Schräg und schrill: Mit William Kentridges „Refuse the Hour“ zeigt ImPulsTanz im Volkstheater ein hinreißend originelles Stück des vielseitigen Künstlers aus Südafrika (noch zu sehen am 3. und 4. August). Und sprengt ein weiteres Mal den Rahmen eines Tanzfestivals, geht es doch bei Kentridge um eine multimediale Kammeroper zu seiner viel beachteten Fünf-Kanal-Videoinstallation „The Refusal of Time“ bei der dOCUMENTA (13) in Kassel 2012.
Große Trommel
Mit einem Trommelwirbel entführt Kentridge das Publikum in sein verrücktes Theater. In Kentridges Zaubergarten ist die große Trommel eine Uhr, hängen die Schlaginstrumente vom Schnürboden, hat Philip Miller eine ungewöhnlich orchestrierte Musik mit wundersamen Instrumenten wie einer Hornvioline komponiert. Sechs Musiker, zwei Sängerinnen und ein Sänger sorgen für rhythmisch akzentuierte Zwischenspiele, Sprechgesang und Arien mit südafrikanischen Einflüssen.
Bilder des ImPulsTanz 2013
Böses Orakel
Der unsichtbare Hauptdarsteller ist die Zeit. Vom ersten Schlag an faszinieren Kentridges Einfälle. So erzählt er eine Episode aus seiner Kindheit, als sein Vater ihm die Sage von Medusa und Perseus vorlas. Plötzlich ist das Theater politisch, bricht Kentridge mit dem Mythos und hadert mit dem ungerechten Ausgang, der todbringenden Erfüllung eines Orakels. Hätte Perseus den Mord an seinen Großvater nicht verhindern können? „Jede Entscheidung war falsch“, lautet das Resümee.

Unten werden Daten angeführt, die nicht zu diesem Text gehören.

Setup of run 1:
==> flow/design.v (excerpt) <==
module arbiter_puf #(parameter challenge_size = 8, response_width = 24)
					(input logic [challenge_size-1 : 0] challenge,
					input logic clk, reset,
					output logic [response_width-1 : 0] response);
make LEC_CHECK=0 CAP_MARGIN=20 CORE_MARGIN=2 CORE_UTILIZATION=70 CTS_CLUSTER_SIZE=19 PLACE_DENSITY_LB_ADDON=0.01 SETUP_SLACK_MARGIN=0.88 SLEW_MARGIN=20 finish   # period 3.45 ns
run.sh (not shown) runs the stock make flow with config.mk's settings and CLKGATE_MAP_FILE=.
Run 1 | status: complete | timing, DRC, antenna: pass
Changes in run 2 relative to run 1:
Settings: a change of CORE_UTILIZATION from 70 to 72; a change of SETUP_SLACK_MARGIN from 0.88 to 0.62; a change of the clock period (ns, I/O delays scaled along) from 3.45 to 2.15.
==> comparison <==
Run 1 | stages: all done | timing, DRC, antenna: all pass
Every stage of the flow completed for run 2, and the final layout passed the timing, design-rule and antenna checks.
| total global routing track utilization | higher: run 2 |
Changes observed in run 2 relative to run 1: detailed-route vias per instance moved up; final-stage net count moved up; buffer count excluding the clock tree in the final layout moved up; overall via count from detail_route moved up; area fraction of clock buffers and clock inverters level.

Also wird das Universum fortan von Zufällen beherrscht. Installationen, Maschinen, Requisiten erwachen zu einem kuriosen Eigenleben, Chronometer geraten aus dem Takt, Videos von Kentridge und Catherine Meyburgh sorgen für ein sich permanent änderndes Bühnenbild. Auch die Darsteller verwandeln sich, manchmal scheinen Figuren aus Oskar Schlemmers legendärem „Triadischem Ballett“ auferstanden zu sein, Kentridge zeichnet sein Porträt als Kaffeekanne.
Kleines Manifest
Dada Masilo ist in diesem Stück Tänzerin und Choreografin. Komik durchdringt Szenen, in denen das Rad der Zeit zurückgedreht wird. Kentridge wiederholt manifestartige Texte, Masilo dreht ihre Choreografie um, Videos lösen sich auf, und doch: nichts verschwindet wirklich, alle Materie taucht wieder auf, Einsteins Theorien definieren das szenische Geschehen.

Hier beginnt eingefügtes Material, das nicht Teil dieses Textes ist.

== run D ==
==> flow/design.v (excerpt) <==
module pipelined_cordic(
    input Clk, Rst,
    input signed[15:0] x_in, y_in, theta_in,
    output reg signed[15:0] sine_theta,
    output reg signed[15:0] cosine_theta
);
reg signed [15:0] x[0:15], y[0:15], theta[0:15], x_out[0:15], y_out[0:15], theta_out[0:15];
wire signed [15:0] atan_out [0:15];
reg [3:0] stage;  
assign atan_out[0] = 16'b0011001001000100;
assign atan_out[1] = 16'b0001110110101100;
assign atan_out[2] = 16'b0000111110101101;
assign atan_out[3] = 16'b0000011111110101;
assign atan_out[4] = 16'b0000001111111110;
assign atan_out[5] = 16'b0000001000000000;
assign atan_out[6] = 16'b0000000100000000;
assign atan_out[7] = 16'b0000000010000000;
assign atan_out[8] = 16'b0000000001000000;
assign atan_out[9] = 16'b0000000000100000;
assign atan_out[10] = 16'b0000000000010000;
assign atan_out[11] = 16'b0000000000001000;
assign atan_out[12] = 16'b0000000000000100;
assign atan_out[13] = 16'b0000000000000010;
assign atan_out[14] = 16'b0000000000000001;
assign atan_out[15] = 16'b0000000000000000;
genvar i;
generate
    for (i = 0; i < 16; i = i + 1) begin : stages
        always @(posedge Clk or posedge Rst) begin
            if (Rst)
                begin
                    x[i] <= 0;
                    y[i] <= 0;
                    theta[i] <= 0;
                end
            else 
                begin
                    if (i == 0) begin
                        x[i] <= x_in;
  ...
For scale: about 780 flip-flops.
Settings: LEC_CHECK=0, ABC_AREA=1, CAP_MARGIN=20, CELL_PAD_IN_SITES_DETAIL_PLACEMENT=0, CELL_PAD_IN_SITES_GLOBAL_PLACEMENT=0, CORE_MARGIN=2, CORE_UTILIZATION=72, CTS_CLUSTER_SIZE=72, HOLD_SLACK_MARGIN=0.29, MAX_ROUTING_LAYER=met5, PLACE_DENSITY_LB_ADDON=0.24, SETUP_SLACK_MARGIN=-0.15, SLEW_MARGIN=40; clock period 2.39 ns.
run.sh (not shown) runs the stock make flow with config.mk's settings and CLKGATE_MAP_FILE=.
Run D failed in global routing (5_1_grt) with GRT-0232.
Inputs modified between run D and run E:
==> flow/config.mk <==
export PLATFORM = sky130hd
export DESIGN_NAME = pipelined_cordic
export DESIGN_NICKNAME = pipelined_cordic
export VERILOG_FILES = /design/flow/design.v
export SDC_FILE = /design/flow/constraint.sdc
export NUM_CORES = 4
export LEC_CHECK = 0
export ABC_AREA = 1
export CAP_MARGIN = 20
export CORE_MARGIN = 2
export CORE_UTILIZATION = 72
export CTS_CLUSTER_DIAMETER = 394
export CTS_CLUSTER_SIZE = 99
export PLACE_DENSITY = 0.6
export SLEW_MARGIN = 20
==> flow/constraint.sdc <==
create_clock -name core_clock -period 1.92 [get_ports {Clk}]
set_input_delay 0.3840 -clock core_clock [delete_from_list [all_inputs] [get_ports {Clk}]]
set_output_delay 0.3840 -clock core_clock [all_outputs]
set_load 0.01 [all_outputs]
## What came out
Run E: it failed during clock tree synthesis (4_1_cts), and the tool reported DPL-0038.
| number of cells in the design after placement | higher: run E |
Comparing run D against run E, there is no change at all in synthesized area.
Full die area came out exactly the same in run D and run E.
Lower total placed instance area goes to run D over run E.
Re cell count in the Yosys report: no difference whatsoever between run E and run D.
The run showing the smaller worst setup slack after placement is run E.

pipelined_cordic again, from the RTL that the note above started with.
## pipelined_cordic
module pipelined_cordic(
    input Clk, Rst,
    input signed[15:0] x_in, y_in, theta_in,
    output reg signed[15:0] sine_theta,
    output reg signed[15:0] cosine_theta
);
Settings: LEC_CHECK=0, CAP_MARGIN=0, CELL_PAD_IN_SITES_DETAIL_PLACEMENT=1, CELL_PAD_IN_SITES_GLOBAL_PLACEMENT=3, CORE_MARGIN=10, CORE_UTILIZATION=43, CTS_CLUSTER_DIAMETER=121, MAX_ROUTING_LAYER=met4, PLACE_DENSITY=0.49, SLEW_MARGIN=30; clock period 2.54 ns.
The baseline reached the layout checks and failed them: negative setup slack.
Then changed:
- CAP_MARGIN: 0 -> 30
- CELL_PAD_IN_SITES_DETAIL_PLACEMENT: 1 -> not set
- CELL_PAD_IN_SITES_GLOBAL_PLACEMENT: 3 -> not set
- CORE_ASPECT_RATIO: not set -> 1.61
- CORE_MARGIN: 10 -> 2
- CORE_UTILIZATION: 43 -> 38
- CTS_CLUSTER_DIAMETER: 121 -> not set
- CTS_CLUSTER_SIZE: not set -> 76
- GPL_TIMING_DRIVEN: not set -> 1
- HOLD_SLACK_MARGIN: not set -> 0.18
- MAX_ROUTING_LAYER: met4 -> not set
- PLACE_DENSITY: 0.49 -> 0.67
- TNS_END_PERCENT: not set -> 15
- clock period: 2.54 -> 5.45 ns (I/O delays scaled with it)
Outcome:
- This time the run completed with no timing, DRC or antenna violations
- setup slack gets better by 2.5 ns
- cell area decreases by a quarter to a third
- final cell count went down by about a fifth
- flip-flop count stays the same
Then changed:
- ABC_AREA: not set -> 1
- CAP_MARGIN: 30 -> 5
- CORE_ASPECT_RATIO: 1.61 -> not set
- CORE_UTILIZATION: 38 -> 72
- CTS_CLUSTER_DIAMETER: not set -> 379
- CTS_CLUSTER_SIZE: 76 -> 17
- GPL_TIMING_DRIVEN: 1 -> not set
- HOLD_SLACK_MARGIN: 0.18 -> not set
- PLACE_DENSITY: 0.67 -> not set
- SETUP_SLACK_MARGIN: not set -> -0.25
- SLEW_MARGIN: 30 -> 40
- TNS_END_PERCENT: 15 -> not set
- clock period: 5.45 -> 2.43 ns (I/O delays scaled with it)
=> Now the flow completed and failed the layout checks on negative setup slack; routed wire length is higher by about 40%; setup slack is worse by 2.0 ns; via count is higher by about 44%; core utilization is higher by 46 points; cell count is higher by 27%.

Kentridge spielt auf die Gleichschaltung von Uhren an, die 1884 mit der Greenwich Mean Time begann. Eine europäische Systematisierung also, der man sich in Südafrika nicht beugen wollte. Nahtlos gleitet das Stück in eine weitere Ebene, treten die südafrikanischen Darsteller in den Vordergrund, lassen sich nicht vom Diktat der europäischen Uhr vereinnahmen. Erinnerungen an den Kolonialismus und an die Apartheid werden wach. Großes Theater, das von Komik zur Tragik gleitet und nichts verschweigt.
Bewertung: Unfassbar klug, federnd leicht, politisch zugespitzt, musikalisch hinreißend – ein furioses, virtuoses Spiel mit der Zeit und mit dem Theater an sich. Bitte mehr davon!